2025-04-11 カリフォルニア大学サンディエゴ校(UCSD)
<関連情報>
- https://today.ucsd.edu/story/gene-identified-that-blocks-healing-after-spinal-cord-injury
- https://www.pnas.org/doi/10.1073/pnas.2417400122
アストロサイトの Ryk シグナルが脊髄損傷後の瘢痕形成と創傷治癒を調整する Astrocytic Ryk signaling coordinates scarring and wound healing after spinal cord injury
Zhe Shen, Bo Feng, Wei Ling Lim, +5 , and Yimin Zou
Proceedings of the National Academy of Sciences Published:April 10, 2025
DOI:https://doi.org/10.1073/pnas.2417400122
Significance
Traumatic spinal cord injury, caused by a primary insult, leads to a much larger secondary injury. Wound healing, essential to stop the secondary injury, involves highly coordinated interactions among multiple cell types.
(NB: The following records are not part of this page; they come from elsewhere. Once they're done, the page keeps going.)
File: config.mk
export PLATFORM = sky130hd
export DESIGN_NAME = lzwvw_front
export DESIGN_NICKNAME = d
export VERILOG_FILES = /design/src/rtl/core/lzwvw_pkg.sv /design/src/rtl/core/lzwvw_front.sv
export SDC_FILE = /design/constraint.sdc
export NUM_CORES = 1
export LEC_CHECK = 0
export ABC_CLOCK_PERIOD_IN_PS = 4400
export BUFFER_PORTS_ARGS = -buffer_cell sky130_fd_sc_hd__buf_4
export CORE_ASPECT_RATIO = 0.9
export CORE_MARGIN = 2
export CORE_UTILIZATION = 53
export CTS_CLUSTER_SIZE = 25
export DETAILED_ROUTE_END_ITERATION = 10
export GPL_ROUTABILITY_DRIVEN = 0
export MAX_ROUTING_LAYER = met4
export PLACE_DENSITY = 0.8
export SYNTH_ARGS = -nofsm -noshare
export SYNTH_HDL_FRONTEND = slang
export SYNTH_SLANG_ARGS = --single-unit
File: constraint.sdc
create_clock -name clk -period 4.4 [get_ports clk]
set_input_delay 0.88 -clock clk [delete_from_list [all_inputs] [get_ports clk]]
set_output_delay 0.88 -clock clk [all_outputs]
set_load 0.005 [all_outputs]
File: src/rtl/core/lzwvw_pkg.sv
// ----------------------------------------------------------------------------
// LZW variable-width decoder package
// Shared item types, operation and status codes, and code constants.
// ----------------------------------------------------------------------------
package lzwvw_pkg;

    // Operation codes of an input item
    localparam logic [1:0] OP_START = 2'd0;
    localparam logic [1:0] OP_FEED  = 2'd1;
    localparam logic [1:0] OP_PULL  = 2'd2;
    localparam logic [1:0] OP_NONE  = 2'd3;

    // Finish status codes
    localparam logic [1:0] FS_RUNNING = 2'd0;
    localparam logic [1:0] FS_FULL    = 2'd1;
    localparam logic [1:0] FS_SHORT   = 2'd2;
    localparam logic [1:0] FS_ERROR   = 2'd3;

    // Decode phases
    localparam logic [1:0] PH_FIRST   = 2'd0;
    localparam logic [1:0] PH_NORMAL  = 2'd1;
    localparam logic [1:0] PH_LITERAL = 2'd2;

    // Code values and limits
    localparam logic [10:0] CLEAR_CODE       = 11'h100;
    localparam logic [10:0] END_CODE         = 11'h101;
    localparam logic [10:0] LAST_LITERAL     = 11'd255;
    localparam logic [11:0] FIRST_FREE       = 12'd257;
    localparam logic [11:0] FREE_AFTER_CLEAR = 12'd258;
    localparam logic [11:0] NEXT_MAX         = 12'd4095;
    localparam logic [3:0]  START_WIDTH      = 4'd9;
    localparam logic [3:0]  WIDTH_STOP       = 4'd12;

    typedef struct packed {
        logic [1:0] operation;
        logic [7:0] data_byte;
    } in_t;

    typedef struct packed {
        logic [7:0] out_byte;
        logic       byte_valid;
        logic       last_byte;
        logic       accepted;
        logic [1:0] status;
    } out_t;

    // Classified command passed from the front to the back
    typedef struct packed {
        logic [1:0] kind;
        logic [7:0] data;
    } cmd_t;

endpackage

File: src/rtl/core/lzwvw_front.sv
// ----------------------------------------------------------------------------
// LZW decoder front end
// Accepts input items, classifies the operation and queues up to two commands.
// ----------------------------------------------------------------------------
module lzwvw_front (
    input  logic            clk,
    input  logic            rst_n,
    input  logic            push,
    output logic            full,
    input  lzwvw_pkg::in_t  in_item,
    output logic            cmd_valid,
    output lzwvw_pkg::cmd_t cmd,
    input  logic            cmd_take
);

    lzwvw_pkg::cmd_t slot_reg [2];
    logic            wptr_reg, wptr_next;
    logic            rptr_reg, rptr_next;
    logic [1:0]      cnt_reg, cnt_next;
    logic            wr, rd;
    lzwvw_pkg::cmd_t classified;

    always_comb
    begin
        classified.data = in_item.data_byte;
        case (in_item.operation)
            lzwvw_pkg::OP_START: classified.kind = lzwvw_pkg::OP_START;
            lzwvw_pkg::OP_FEED:  classified.kind = lzwvw_pkg::OP_FEED;
            lzwvw_pkg::OP_PULL:  classified.kind = lzwvw_pkg::OP_PULL;
            default:             classified.kind = lzwvw_pkg::OP_NONE;
        endcase
    end

    assign full      = (cnt_reg == 2'd2);
    assign cmd_valid = (cnt_reg != 2'd0);
    assign cmd       = slot_reg[rptr_reg];
    assign wr        = push && !full;
    assign rd        = cmd_take && cmd_valid;

    always_comb
    begin
        wptr_next = wr ? !wptr_reg : wptr_reg;
        rptr_next = rd ? !rptr_reg : rptr_reg;
        cnt_next  = cnt_reg + {1'b0, wr} - {1'b0, rd};
    end

    always_ff @(posedge clk or negedge rst_n)
    begin
        if (!rst_n)
        begin
            wptr_reg <= 1'b0;
            rptr_reg <= 1'b0;
            cnt_reg  <= 2'd0;
        end
        else
        begin
            wptr_reg <= wptr_next;
            rptr_reg <= rptr_next;
            cnt_reg  <= cnt_next;
        end
    end

    always_ff @(posedge clk)
    begin
        if (wr)
        begin
            slot_reg[wptr_reg] <= classified;
        end
    end

endmodule

# After elaboration in Yosys (flattened, before gate mapping)

Memory sizes are Yosys's and may differ from the RTL's.
Cells that the tools add are included.

Register bits after elaboration: 4
Memory bits (writable): 20
Input bits: 14
Output and inout port bits: 12
Logic and storage cells: 19
Memories: 1

Add/sub/neg operators: 2
Equality and inequality tests: 3
Mux-type cells: 3
Reduce and logical (&&, ||, !) cells: 7

Memories:

| memory   | words | bits a word | read ports | clocked after memory_dff | wr ports | RTL line          | RTL |
|---|---|---|---|---|---|---|---|
| slot_reg | 2     | 10          | 1          | 0                        | 1        | lzwvw_front.sv:16 | `lzwvw_pkg::cmd_t slot_reg [2];` |

Operators by type and width:

| cell                                                 | number |
|---|---|
| one-hot mux 2 bit (3 select lines)                   | 1 |
| equality test 2 bit (second input constant)          | 2 |
| logical NOT 1 bit                                    | 3 |
| adder 2 x 1 -> 2 bit                                 | 1 |
| equality test 2 x 1 -> 1 bit (second input constant) | 1 |
| logical AND 1 bit                                    | 2 |
| logical NOT 2 bit                                    | 1 |
| 2-to-1 mux 1 bit                                     | 2 |
| nonzero test 2 bit                                   | 1 |
| subtractor 2 x 1 -> 2 bit                            | 1 |

# Depth between registers and ports, before layout

Gate-level depths: netlist of run 1.

Depth in word-level cells: 5
Depth in mapped cells: 7

# Worst setup path after synthesis of run 1

OpenSTA, ideal clock, no wires.

Path type: input to register
Start point: input cmd_take
End point: register cnt_reg[1]
Arrival: 1.709 ns
Required time: 4.277 ns
Slack: 2.569 ns
Cell stages on the path: 6
Cells stage by stage: and2_4 -> ha_1 -> inv_1 -> ha_1 -> xnor2_1 -> xnor2_1

Longest elaborated chain between the ends: 2

RTL lines:

| what                      | RTL line          | RTL |
|---|---|---|
| start: declaration        | lzwvw_front.sv:13 | `input logic cmd_take` |
| logical AND 1 bit         | lzwvw_front.sv:38 | `assign rd = cmd_take && cmd_valid;` |
| subtractor 2 x 1 -> 2 bit | lzwvw_front.sv:44 | `cnt_next = cnt_reg + {1'b0, wr} - {1'b0, rd};` |
| via cnt_next[1]           | lzwvw_front.sv:19 | `logic [1:0] cnt_reg, cnt_next;` |
| end signal: assignment    | lzwvw_front.sv:59 | `cnt_reg <= cnt_next;` |
| end: declaration          | lzwvw_front.sv:19 |  |

The timed path passes the listed nets, and every way through them passes these cells.
A chain may end at the register's enable or synchronous reset.

==> impl_metrics.ini, run 1 <==
[route]
drc = 0
routed_wl_mm = 1.287
vias = 492
first_pass_iters = 4
via_per_inst = 4.871
antenna_left = 0
wl_per_cell_um = 12.74
drtIter0Drc = 7

[clock_tree]
clk_pin_slew_worst_paths_ps = 110
cts_max_level = 1
cts_tree = yes
post_cts_resized = 0
clock_sinks = 24
clk_latency_ps = 290
cts_inserted_buffers = 3
cts-root-buf = clkbuf_4
ctsHoldBuffers = 0
cts_setup_buffers = 0
clk_path_buf_depth = 2

[timing]
hold_viol = 0
min_period_ps = 2331
slew_headroom_pct = 44.55
fin_skew_ps = 6.155
hold_ws_ps = 363.3
setup_tns_ps = 0
slew_viol_final = 0
rsz0062_at_grt = false
fmax_mhz = 428.9
setup_viol = 0
worst_pin_slew_ps = 828.7
period_share_pct = 52.99

[cells_and_area]
finalNetCount = 94
final_cell_count_no_fill = 101
largest_reg_flops = 20
area_delta_synth_final_pct = 24.87
layout-drive-gt1-share_pct = 51.95
fin_area_um2 = 1162
layout_commonest_cell = buf_4
layout_common_cells = 25 x buf_4, 20 x edfxtp_1, 10 x mux2_2
fin_util_pct = 69.85
fill_cells = 105
diodes = 0

[setup_path]
cp.required_ps = 3520
cp.arrival_ps = 1450
startpoint = rptr_reg$_DFFE_PN0P_
endpoint = cmd[3]
crit_fanout = 11
reg2reg_slack_ps = 2700
end_kind = output pin
r2r_end = cnt_reg[1]$_DFF_PN0_
r2r-start = cnt_reg[1]$_DFF_PN0_
startpoint_type = register
reg2reg_depth = 7
crit_type = register to output pin

[global_routing]
grt_overflow = 0
grt_usage_pct = 13.91
grt_pass1_wl_mm = 1.904
grt_max_degree = 14
grt_pass1_vias = 468
antenna_found_initial = 0

[floorplan]
start_util_pct = 55.94
ios = 26
rows = 14
core_area_um2 = 1664
dieArea_um2 = 2108
die_h_um = 43.76
die_x_um = 48.18

[outcome]
status = finished, final reports clean

[synth]
synthCells = 51
seq_area_frac_synth_pct = 75.27
yosys_warnings = 0
ys_seq_elements = 24
synthesis.nets = 67
yosysUniqueCellTypes = 15
syn-cell-area_um2 = 930.9
syn_avg_cell_area_um2 = 18.25

[min_path]
hp-class = input port to async pin

[pwr]
p_leak_nw = 0.4670
peakVddDrop_uv = 366.5
powerDensity_nw_per_um2 = 587.7

[placement]
place_area_um2 = 1136
dp_cells = 97
dp_hpwl_um = 937.1
place.port_buffers = 25

[run]
max_cap_violations = 0
power by group:
group          internal (mW)  switching, mW  total (mW)
sequential             0.317         0.0392       0.356
clock                 0.0352         0.0540      0.0891
combinational          0.149         0.0893       0.238
total                  0.501          0.182       0.683
synthesized netlist by cell type, drive strengths merged:
cell | n | area share [%]
xnor2 | 3 | 2.8
xor2 | 1 | 0.94
and2 | 1 | 0.94
nor2 | 1 | 0.40
or2 | 1 | 0.94
buf | 1 | 0.54
dfrtp | 4 | 11
and3 | 1 | 0.67
nand2 | 1 | 0.40
nand2b | 1 | 0.67
mux2 | 10 | 12
inv | 2 | 0.81
ha | 2 | 2.7
clkbuf | 2 | 0.81
edfxtp | 20 | 65
worst min-delay path by stage:
stage | start | to | slack [ps] | cells past startpoint
floorplan | wptr_reg$_DFFE_PN0P_ | wptr_reg$_DFFE_PN0P_ | 460 | 1
global placement | wptr_reg$_DFFE_PN0P_ | wptr_reg$_DFFE_PN0P_ | 480 | 1
detailed placement | cnt_reg[1]$_DFF_PN0_ | cnt_reg[1]$_DFF_PN0_ | 500 | 1
CTS | rst_n | cnt_reg[0]$_DFF_PN0_ | 350 | 1
global route | rst_n | cnt_reg[0]$_DFF_PN0_ | 340 | 1
finish | rst_n | cnt_reg[1]$_DFF_PN0_ | 360 | 1
cell families after synthesis:
group,count (synthesis),share of synthesized area (%)
XOR/XNOR,4,3.764
adder cells (fa/ha/maj),2,2.688
buffers and inverters,5,2.151
flip-flops,24,75.27
multiplexers,10,12.10
AND/OR/NAND/NOR,6,4.033
metal layers:
layer	wire [um]	GRT usage (%)	up-vias	share of wire, %
met3	59	2.917	2	4.6
met5	0	-	-	0
met2	693	23.16	11	54
met4	9	6.486	0	0.70
li1	-	-	236	-
met1	525	15.36	243	41
critical path, cell delays in order, from the launching register on:
cell and delay (ps):
dfrtp_1 630, mux2_2 400, buf_4 140
per-stage QoR:
| stage | power [mW] | setup slack, ps |
|---|---|---|
| 3_5_place_dp | 0.6026 | 2301 |
| 5_1_grt | 0.7302 | 1975 |
| 2_1_floorplan | 0.4953 | 2569 |
| 6_report | 0.6831 | 2069 |
| 3_3_place_gp | 0.5974 | 2359 |
| 4_1_cts | 0.6923 | 2048 |
layout make-up:
type	instances	area [um2]	share of cell area, %
sequential	24	700.7	60.28
timing repair buffer	25	187.7	16.15
inverter	2	7.507	0.6459
tap	24	30.03	2.583
clock buffer	4	26.28	2.261
multi-input combinational	22	210.2	18.08
(Power assumes the default switching activity.)
==> run 2, diff against run 1 <==
Settings changed: ABC_CLOCK_PERIOD_IN_PS 4400 to 2000, CORE_UTILIZATION 53 to 44, PLACE_DENSITY 0.8 to 0.71.
Clock period 4.4 ns to 2 ns, I/O delays scaled along.
==> impl_metrics.ini, run 2 (synthesis gave the netlist of run 1 again) <==
[outcome]
status = finished, final reports clean

[clock_tree]
cts_inserted_buffers = 3
cts_max_level = 1
clock_sinks = 24
cts_tree = yes
clk_pin_slew_worst_paths_ps = 120
post_cts_resized = 0
clk_latency_ps = 300
clk_path_buf_depth = 2
cts-root-buf = clkbuf_4

[setup_path]
reg2reg_depth = 7
slowest_delay_ps = 660
crit_family = flip-flops
end_kind = output pin
crit_slowest_cell = dfrtp_1
r2r_end = cnt_reg[1]$_DFF_PN0_
crit_fanout = 11
crit_buf_inv = 1
path_cells = mux2_2 -> buf_4
cp.arrival_ps = 1500
crit_type = register to output pin
r2r-start = cnt_reg[1]$_DFF_PN0_
startpoint_type = register
reg2reg_slack_ps = 330
cp.required_ps = 1600

[placement]
dp_cells = 100
dp_hpwl_um = 993.5
place.port_buffers = 25

[pwr]
peakVddDrop_uv = 853.6
p_leak_nw = 0.4820
powerDensity_nw_per_um2 = 1287

[global_routing]
grt_max_degree = 14
antenna_found_initial = 0
grt_pass1_wl_mm = 2.063
grt_overflow = 0
grt_usage_pct = 12.85
grt_pass1_vias = 497

[route]
drtIter0Drc = 6
first_pass_iters = 4
routed_wl_mm = 1.320
dr_wl_met3_um = 82
vias = 499
via_per_inst = 4.752
drc = 0
wl_per_cell_um = 12.57
top_layer = met4
route.met2.wl_um = 646
antenna_left = 0
met1Wirelength_um = 560

[timing]
period_share_pct = 94.92
rsz0062_at_grt = false
slew_viol_final = 0
fmax_mhz = 526.8
min_period_ps = 1898
worst_pin_slew_ps = 482.4
setup_viol = 0
slew_headroom_pct = 67.84
hold_viol = 0
fin_skew_ps = 2.306
setup_tns_ps = 0

[cells_and_area]
layout-drive-gt1-share_pct = 52.50
area_delta_synth_final_pct = 27.69
layout_commonest_cell = buf_4
finalNetCount = 97
fill_cells = 167
final_cell_count_no_fill = 105
multi_input_area_um2 = 210.2
largest_reg_flops = 20
layout_common_cells = 27 x buf_4, 20 x edfxtp_1, 10 x mux2_2
regArea_um2 = 700.7
diodes = 0

[floorplan]
start_util_pct = 47.69
rows = 15
die_h_um = 47.64
dieArea_um2 = 2500
die_x_um = 52.49
core_area_um2 = 1952
ios = 26

[min_path]
hold_depth = 1
hp-class = input port to register
worstHoldStart = in_item[0]
min_to = slot_reg[1][0]$_DFFE_PP_

[run]
max_cap_violations = 0
## run 2: changes by cell type in the layout (fill, tap and decap cells not counted), sizes merged
| cell | delta |
|---|---|
| clkinv | +1 |
| buf | +2 |
| dlygate4sd3 | +1 |
| clkbuf | -1 |
## run 2: through the flow
stage	cell area (um2)	setup slack [ps]	util (%)	total power [mW]	hold slack [ps]
floorplan	930.9	378.5	-	1.090	104.4
CTS	1189	85.28	60.90	1.556	264.0
global route	1189	15.15	60.90	1.633	255.2
finish	1189	101.7	60.90	1.529	273.0
global placement	1152	360.4	59.04	1.342	200.7
detailed placement	1152	330.5	59.04	1.353	200.3
## run 2: layout make-up
class                           instances  share of cell area [%]
Clock buffer                            3                   1.895
Tap cell                               25                   2.632
Sequential cell                        24                   58.95
Timing Repair Buffer                   28                   17.89
Clock inverter                          1                  0.3158
Multi-Input combinational cell         22                   17.68
Inverter                                2                  0.6316
## run 2: metal layers
| metal | up-vias | global-route usage, % |
|---|---|---|
| met2 | 18 | 20.25 |
| li1 | 243 | - |
| met1 | 234 | 14.61 |
| met4 | 0 | 9.231 |
| met5 | - | - |
| met3 | 4 | 3.125 |
## run 2: worst max-delay path by stage
stage,slack [ps],cells after the start,startpoint,endpoint
2_1_floorplan,380,7,cnt_reg[1]$_DFF_PN0_,cnt_reg[1]$_DFF_PN0_
3_3_place_gp,360,7,cnt_reg[1]$_DFF_PN0_,cnt_reg[1]$_DFF_PN0_
3_5_place_dp,330,7,cnt_reg[1]$_DFF_PN0_,cnt_reg[1]$_DFF_PN0_
4_1_cts,90,2,rptr_reg$_DFFE_PN0P_,cmd[4]
5_1_grt,20,2,rptr_reg$_DFFE_PN0P_,cmd[2]
6_report,100,2,rptr_reg$_DFFE_PN0P_,cmd[5]
## run 2: worst register-to-register path, delay by kind of cell (launching register included)
family	cells	cell delay, ps
fa+ha+maj	2	440
simple gates	2	420
flops	1	420
xor+xnor	2	290
buf+inv	1	40
## run 2: what timing repair did
item	CTS	global route
hold buffers	1	0
endpoints found under the hold margin	4	0
endpoints found under the setup margin	0	0
buffers inserted	0	0
## run 2: power by group
part           leakage [nW]  switching (mW)  internal (mW)
Combinational         0.234           0.198          0.346
Clock                0.0154           0.130         0.0728
Sequential            0.232          0.0872          0.696
Total                 0.482           0.415           1.11
File: src/sv/framed_packet_crc_deframer_top_macros.svh
// Assertion macros used by the deframer controller RTL.
`ifndef FRAMED_PACKET_CRC_DEFRAMER_TOP_MACROS_SVH
`define FRAMED_PACKET_CRC_DEFRAMER_TOP_MACROS_SVH
`ifndef SYNTH
// Checked only out of reset.
`define FPCD_ASSERT(lbl, clk, rst_n, prop, msg) \
    lbl: assert property (@(posedge clk) disable iff (!rst_n) prop) else $error(msg);
// Checked on every edge, reset included.
`define FPCD_ASSERT_ALWAYS(lbl, clk, prop, msg) \
    lbl: assert property (@(posedge clk) prop) else $error(msg);
`else
`define FPCD_ASSERT(lbl, clk, rst_n, prop, msg)
`define FPCD_ASSERT_ALWAYS(lbl, clk, prop, msg)
`endif
`endif

File: src/sv/fpcd_pkg.sv
// Shared types, constants and the CRC-16 step function of the deframer.
package fpcd_pkg;

    localparam logic [7:0]  SYNC_BYTE_1   = 8'h7F;
    localparam logic [7:0]  SYNC_BYTE_2   = 8'hFE;
    localparam logic [15:0] CRC_POLY      = 16'hA001;
    localparam logic [15:0] CRC_INIT      = 16'h0000;
    localparam int          MAX_PAYLOAD_D = 32;
    localparam int          RESULT_CAP    = 32;
    localparam logic [5:0]  MAX_LEN_RST   = 6'd32;

    typedef enum logic [3:0] {
        S_HUNT,
        S_SYNC2,
        S_TYPE,
        S_LEN,
        S_DATA,
        S_CRC1,
        S_CRC2,
        S_RD,
        S_OUT
    } t_state;

    typedef struct packed {
        logic frame_start;
        logic ld_type;
        logic ld_len;
        logic wr_data;
        logic ld_crc_lo;
        logic k_clr;
        logic k_inc;
        logic rd_en;
    } t_dp_cmd;

    typedef struct packed {
        logic is_sync1;
        logic is_sync2;
        logic len_ok;
        logic len_zero;
        logic fill_done;
        logic crc_match;
        logic frame_empty;
        logic k_last;
    } t_dp_sts;

    // One byte through the reflected CRC-16 (poly 0xA001), LSB first.
    function automatic logic [15:0] crc_feed(input logic [15:0] crc, input logic [7:0] b);
        logic [15:0] c;
        c = crc ^ {8'h00, b};
        for (int k = 0; k < 8; k++) begin
            c = c[0] ? ((c >> 1) ^ CRC_POLY) : (c >> 1);
        end
        return c;
    endfunction

endpackage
We show here that Ryk expression is induced in astrocytes and inhibits their morphological changes by inhibiting the expression of Neuronal Cell Adhesion Molecule (NrCAM). Astrocytic Ryk signaling regulates not only the injury responses of astrocytes but also signals from astrocytes to other cell types, including microglia, fibroblasts and endothelial cells. In spinal cord injury patients, Ryk is induced in both astrocytes and the injured axons. Therefore, Ryk is a promising therapeutic target to accelerate wound healing, promote neuronal survival and connectivity and enhance functional recovery.
Abstract
Wound healing after spinal cord injury involves highly coordinated interactions among multiple cell types, which are poorly understood. Astrocytes play a central role in creating a border against the non-neural lesion core. To do so, astrocytes undergo dramatic morphological changes by first thickening and elongating their processes and then overlapping them to form a physical barrier. We show here that the expression of a cell-surface receptor, Ryk, is induced in astrocytes after injury in both rodent and human spinal cords. Astrocyte-specific knockout of Ryk dramatically elongated the reactive astrocytes, accelerated the formation of the border, and reduced the size of the scar. Astrocyte-specific knockout of Ryk also accelerated the injury responses of multiple cell types. Single-cell transcriptomics analyses revealed a broad range of changes in cell signaling among astrocytes, microglia, fibroblasts, and endothelial cells after astrocyte-specific Ryk knockout, suggesting that Ryk not only regulates injury responses of astrocytes but may also regulate signals emanating from astrocytes and coordinate the responses of these cell types. The elongation of astrocyte processes is mediated by NrCAM, a cell adhesion molecule induced by astrocyte-specific conditional knockout of Ryk after spinal cord injury. Our findings suggest that Ryk is a promising therapeutic target to accelerate wound healing, promote neuronal survival, and enhance functional recovery.